Exercise: Where the records below reach the line containing "input wire logic [$bits(m_axi_i.wready)-1:0]", start transcribing, and end with the line containing "export LEC_CHECK = 0", exactly and with nothing else added.

[Saved data entries]
File: src/rtl/axi_store_wr_pkg.sv
// Shared constants, FSM state encoding and response decoding for the LSU store write master.
package axi_store_wr_pkg;

  localparam int DATA_W = 64;
  localparam int STRB_W = DATA_W / 8;

  localparam logic [1:0] AXI_BURST_INCR = 2'b01;
  localparam logic [2:0] AXI_SIZE_8B    = 3'b011;
  localparam logic [7:0] AXI_LEN_SINGLE = 8'd0;

  localparam logic [1:0] AXI_RESP_OKAY   = 2'b00;
  localparam logic [1:0] AXI_RESP_EXOKAY = 2'b01;
  localparam logic [1:0] AXI_RESP_SLVERR = 2'b10;
  localparam logic [1:0] AXI_RESP_DECERR = 2'b11;

  typedef enum logic [1:0] {
    ST_IDLE   = 2'b00,
    ST_SEND   = 2'b01,
    ST_WAIT_B = 2'b10
  } axi_store_wr_state_e;

  // SLVERR and DECERR are errors to the memory stage; both OKAY flavours retire cleanly.
  function automatic logic resp_is_err(input logic [1:0] resp);
    logic err;
    err = 1'b0;
    case (resp)
      AXI_RESP_OKAY, AXI_RESP_EXOKAY:  err = 1'b0;
      AXI_RESP_SLVERR, AXI_RESP_DECERR: err = 1'b1;
      default:                          err = 1'b0;
    endcase
    return err;
  endfunction

endpackage

File: src/rtl/axi_store_wr_if.sv
// AXI4 write-only bus (AW, W, B) between the store write master and the memory fabric.
interface axi_store_wr_if
  import axi_store_wr_pkg::*;
#(
  parameter int ADDR_W = 32,
  parameter int ID_W   = 4
) ();

  logic              awvalid;
  logic              awready;
  logic [ADDR_W-1:0] awaddr;
  logic [ID_W-1:0]   awid;
  logic [7:0]        awlen;
  logic [2:0]        awsize;
  logic [1:0]        awburst;

  logic              wvalid;
  logic              wready;
  logic [DATA_W-1:0] wdata;
  logic [STRB_W-1:0] wstrb;
  logic              wlast;

  logic              bvalid;
  logic              bready;
  logic [1:0]        bresp;

  modport master (
    output awvalid, awaddr, awid, awlen, awsize, awburst,
    input  awready,
    output wvalid, wdata, wstrb, wlast,
    input  wready,
    input  bvalid, bresp,
    output bready
  );

  modport slave (
    input  awvalid, awaddr, awid, awlen, awsize, awburst,
    output awready,
    input  wvalid, wdata, wstrb, wlast,
    output wready,
    output bvalid, bresp,
    input  bready
  );

endinterface

File: src/rtl/axi_store_wr_mask2strb.sv
// Collapses a lane-shifted bit mask into AXI byte strobes; each mask byte is all-1 or all-0.
module axi_store_wr_mask2strb
  import axi_store_wr_pkg::*;
(
  input  logic [DATA_W-1:0] mask,
  output logic [STRB_W-1:0] strb
);

  // Only the low bit of each byte is sampled; the rest are redundant copies.
  for (genvar i = 0; i < STRB_W; i++) begin : g_lane
    assign strb[i] = mask[8*i];
  end

  logic unused_mask_bits;
  assign unused_mask_bits = ^mask;

endmodule

File: src/rtl/axi_store_wr.sv
// LSU store write master: one single-beat AXI4 write per accepted store, one store in flight.
module axi_store_wr
  import axi_store_wr_pkg::*;
#(
  parameter int              ADDR_W = 32,
  parameter int              ID_W   = 4,
  parameter logic [ID_W-1:0] AXI_ID = '0
) (
  input  logic               clk,
  input  logic               rst,
  input  logic               req_valid,
  output logic               req_ready,
  input  logic [63:0]        req_addr,
  input  logic [DATA_W-1:0]  req_data,
  input  logic [DATA_W-1:0]  req_mask,
  output logic               done,
  output logic               done_err,
  output logic               busy,
  axi_store_wr_if.master     m_axi
);

  axi_store_wr_state_e state_q, state_d;
  logic                aw_pend_q, aw_pend_d;
  logic                w_pend_q, w_pend_d;
  logic [ADDR_W-1:3]   addr_q, addr_d;
  logic [DATA_W-1:0]   data_q, data_d;
  logic [STRB_W-1:0]   strb_q, strb_d;
  logic                done_q, done_d;
  logic                err_q, err_d;
  logic [STRB_W-1:0]   req_strb;

  axi_store_wr_mask2strb u_mask2strb (
    .mask (req_mask),
    .strb (req_strb)
  );

  // Address bits above the bus width and below the 8-byte beat are dropped.
  logic unused_addr_bits;
  assign unused_addr_bits = ^{req_addr[63:ADDR_W], req_addr[2:0]};

  always_comb begin
    state_d   = state_q;
    aw_pend_d = aw_pend_q;
    w_pend_d  = w_pend_q;
    addr_d    = addr_q;
    data_d    = data_q;
    strb_d    = strb_q;
    done_d    = 1'b0;
    err_d     = 1'b0;

    unique case (state_q)
      ST_IDLE: begin
        if (req_valid) begin
          addr_d    = req_addr[ADDR_W-1:3];
          data_d    = req_data;
          strb_d    = req_strb;
          aw_pend_d = 1'b1;
          w_pend_d  = 1'b1;
          state_d   = ST_SEND;
        end
      end
      ST_SEND: begin
        // Handshakes landing this cycle count, so both channels may close together.
        if (m_axi.awready) aw_pend_d = 1'b0;
        if (m_axi.wready)  w_pend_d  = 1'b0;
        if (!aw_pend_d && !w_pend_d) state_d = ST_WAIT_B;
      end
      ST_WAIT_B: begin
        if (m_axi.bvalid) begin
          done_d  = 1'b1;
          err_d   = resp_is_err(m_axi.bresp);
          state_d = ST_IDLE;
        end
      end
      default: state_d = ST_IDLE;
    endcase
  end

  always_ff @(posedge clk) begin
    if (rst) begin
      state_q   <= ST_IDLE;
      aw_pend_q <= 1'b0;
      w_pend_q  <= 1'b0;
      addr_q    <= '0;
      data_q    <= '0;
      strb_q    <= '0;
      done_q    <= 1'b0;
      err_q     <= 1'b0;
    end else begin
      state_q   <= state_d;
      aw_pend_q <= aw_pend_d;
      w_pend_q  <= w_pend_d;
      addr_q    <= addr_d;
      data_q    <= data_d;
      strb_q    <= strb_d;
      done_q    <= done_d;
      err_q     <= err_d;
    end
  end

  assign req_ready = (state_q == ST_IDLE);
  assign busy      = (state_q != ST_IDLE);
  assign done      = done_q;
  assign done_err  = err_q;

  // Valids come straight from the pending flags, so they cannot glitch or drop early.
  assign m_axi.awvalid = aw_pend_q;
  assign m_axi.awaddr  = {addr_q, 3'b000};
  assign m_axi.awid    = AXI_ID;
  assign m_axi.awlen   = AXI_LEN_SINGLE;
  assign m_axi.awsize  = AXI_SIZE_8B;
  assign m_axi.awburst = AXI_BURST_INCR;

  assign m_axi.wvalid  = w_pend_q;
  assign m_axi.wdata   = data_q;
  assign m_axi.wstrb   = strb_q;
  assign m_axi.wlast   = 1'b1;

  assign m_axi.bready  = (state_q == ST_WAIT_B);

endmodule

File: src/flat_wrapper.sv
// flat-port wrapper written by rule: the top's interface ports become plain ports
module axi_store_wr_flat import axi_store_wr_pkg::*;
#(
  parameter int              ADDR_W = 32,
  parameter int              ID_W   = 4,
  parameter logic [ID_W-1:0] AXI_ID = '0
)
  (clk, rst, req_valid, req_ready, req_addr, req_data, req_mask, done, done_err, busy, m_axi_awvalid, m_axi_awaddr, m_axi_awid, m_axi_awlen, m_axi_awsize, m_axi_awburst, m_axi_awready, m_axi_wvalid, m_axi_wdata, m_axi_wstrb, m_axi_wlast, m_axi_wready, m_axi_bvalid, m_axi_bresp, m_axi_bready);
  axi_store_wr_if #(.ADDR_W(ADDR_W), .ID_W(ID_W)) m_axi_i ();
  input  logic clk;
  input  logic rst;
  input  logic req_valid;
  output logic req_ready;
  input  logic [63:0] req_addr;
  input  logic [DATA_W-1:0] req_data;
  input  logic [DATA_W-1:0] req_mask;
  output logic done;
  output logic done_err;
  output logic busy;
  output wire logic [$bits(m_axi_i.awvalid)-1:0] m_axi_awvalid;
  output wire logic [$bits(m_axi_i.awaddr)-1:0] m_axi_awaddr;
  output wire logic [$bits(m_axi_i.awid)-1:0] m_axi_awid;
  output wire logic [$bits(m_axi_i.awlen)-1:0] m_axi_awlen;
  output wire logic [$bits(m_axi_i.awsize)-1:0] m_axi_awsize;
  output wire logic [$bits(m_axi_i.awburst)-1:0] m_axi_awburst;
  input wire logic [$bits(m_axi_i.awready)-1:0] m_axi_awready;
  output wire logic [$bits(m_axi_i.wvalid)-1:0] m_axi_wvalid;
  output wire logic [$bits(m_axi_i.wdata)-1:0] m_axi_wdata;
  output wire logic [$bits(m_axi_i.wstrb)-1:0] m_axi_wstrb;
  output wire logic [$bits(m_axi_i.wlast)-1:0] m_axi_wlast;
  input wire logic [$bits(m_axi_i.wready)-1:0] m_axi_wready;
  input wire logic [$bits(m_axi_i.bvalid)-1:0] m_axi_bvalid;
  input wire logic [$bits(m_axi_i.bresp)-1:0] m_axi_bresp;
  output wire logic [$bits(m_axi_i.bready)-1:0] m_axi_bready;
  assign m_axi_awvalid = m_axi_i.awvalid;
  assign m_axi_awaddr = m_axi_i.awaddr;
  assign m_axi_awid = m_axi_i.awid;
  assign m_axi_awlen = m_axi_i.awlen;
  assign m_axi_awsize = m_axi_i.awsize;
  assign m_axi_awburst = m_axi_i.awburst;
  assign m_axi_i.awready = m_axi_awready;
  assign m_axi_wvalid = m_axi_i.wvalid;
  assign m_axi_wdata = m_axi_i.wdata;
  assign m_axi_wstrb = m_axi_i.wstrb;
  assign m_axi_wlast = m_axi_i.wlast;
  assign m_axi_i.wready = m_axi_wready;
  assign m_axi_i.bvalid = m_axi_bvalid;
  assign m_axi_i.bresp = m_axi_bresp;
  assign m_axi_bready = m_axi_i.bready;
  axi_store_wr #(.ADDR_W(ADDR_W), .ID_W(ID_W), .AXI_ID(AXI_ID)) u_core (.clk(clk), .rst(rst), .req_valid(req_valid), .req_ready(req_ready), .req_addr(req_addr), .req_data(req_data), .req_mask(req_mask), .done(done), .done_err(done_err), .busy(busy), .m_axi(m_axi_i));
endmodule
File: config.mk
export PLATFORM = sky130hd
export DESIGN_NAME = axi_store_wr_flat
export DESIGN_NICKNAME = d
export VERILOG_FILES = /design/src/rtl/axi_store_wr_pkg.sv /design/src/rtl/axi_store_wr_if.sv /design/src/rtl/axi_store_wr_mask2strb.sv /design/src/rtl/axi_store_wr.sv /design/src/flat_wrapper.sv
export SDC_FILE = /design/constraint.sdc
export NUM_CORES = 1
export LEC_CHECK = 0
export ABC_AREA = 1
export ABC_CLOCK_PERIOD_IN_PS = 2520
export BUFFER_PORTS_ARGS = -buffer_cell sky130_fd_sc_hd__buf_2
export CAP_MARGIN = 20
export CORE_AREA = 2 2 126 128
export CTS_BUF_LIST = sky130_fd_sc_hd__clkbuf_4
export DETAILED_ROUTE_END_ITERATION = 12
export DIE_AREA = 0 0 128 130
export SLEW_MARGIN = 5
export SYNTH_ARGS = -nofsm -noshare
export SYNTH_HDL_FRONTEND = slang
export SYNTH_SLANG_ARGS = --single-unit
File: constraint.sdc
create_clock -name clk -period 2.52 [get_ports clk]
set_clock_uncertainty 0.05 [all_clocks]
set_input_delay 0.378 -clock clk [delete_from_list [all_inputs] [get_ports clk]]
set_output_delay 0.378 -clock clk [all_outputs]
set_load 0.01 [all_outputs]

Answer for this exercise:
  input wire logic [$bits(m_axi_i.wready)-1:0] m_axi_wready;
  input wire logic [$bits(m_axi_i.bvalid)-1:0] m_axi_bvalid;
  input wire logic [$bits(m_axi_i.bresp)-1:0] m_axi_bresp;
  output wire logic [$bits(m_axi_i.bready)-1:0] m_axi_bready;
  assign m_axi_awvalid = m_axi_i.awvalid;
  assign m_axi_awaddr = m_axi_i.awaddr;
  assign m_axi_awid = m_axi_i.awid;
  assign m_axi_awlen = m_axi_i.awlen;
  assign m_axi_awsize = m_axi_i.awsize;
  assign m_axi_awburst = m_axi_i.awburst;
  assign m_axi_i.awready = m_axi_awready;
  assign m_axi_wvalid = m_axi_i.wvalid;
  assign m_axi_wdata = m_axi_i.wdata;
  assign m_axi_wstrb = m_axi_i.wstrb;
  assign m_axi_wlast = m_axi_i.wlast;
  assign m_axi_i.wready = m_axi_wready;
  assign m_axi_i.bvalid = m_axi_bvalid;
  assign m_axi_i.bresp = m_axi_bresp;
  assign m_axi_bready = m_axi_i.bready;
  axi_store_wr #(.ADDR_W(ADDR_W), .ID_W(ID_W), .AXI_ID(AXI_ID)) u_core (.clk(clk), .rst(rst), .req_valid(req_valid), .req_ready(req_ready), .req_addr(req_addr), .req_data(req_data), .req_mask(req_mask), .done(done), .done_err(done_err), .busy(busy), .m_axi(m_axi_i));
endmodule
File: config.mk
export PLATFORM = sky130hd
export DESIGN_NAME = axi_store_wr_flat
export DESIGN_NICKNAME = d
export VERILOG_FILES = /design/src/rtl/axi_store_wr_pkg.sv /design/src/rtl/axi_store_wr_if.sv /design/src/rtl/axi_store_wr_mask2strb.sv /design/src/rtl/axi_store_wr.sv /design/src/flat_wrapper.sv
export SDC_FILE = /design/constraint.sdc
export NUM_CORES = 1
export LEC_CHECK = 0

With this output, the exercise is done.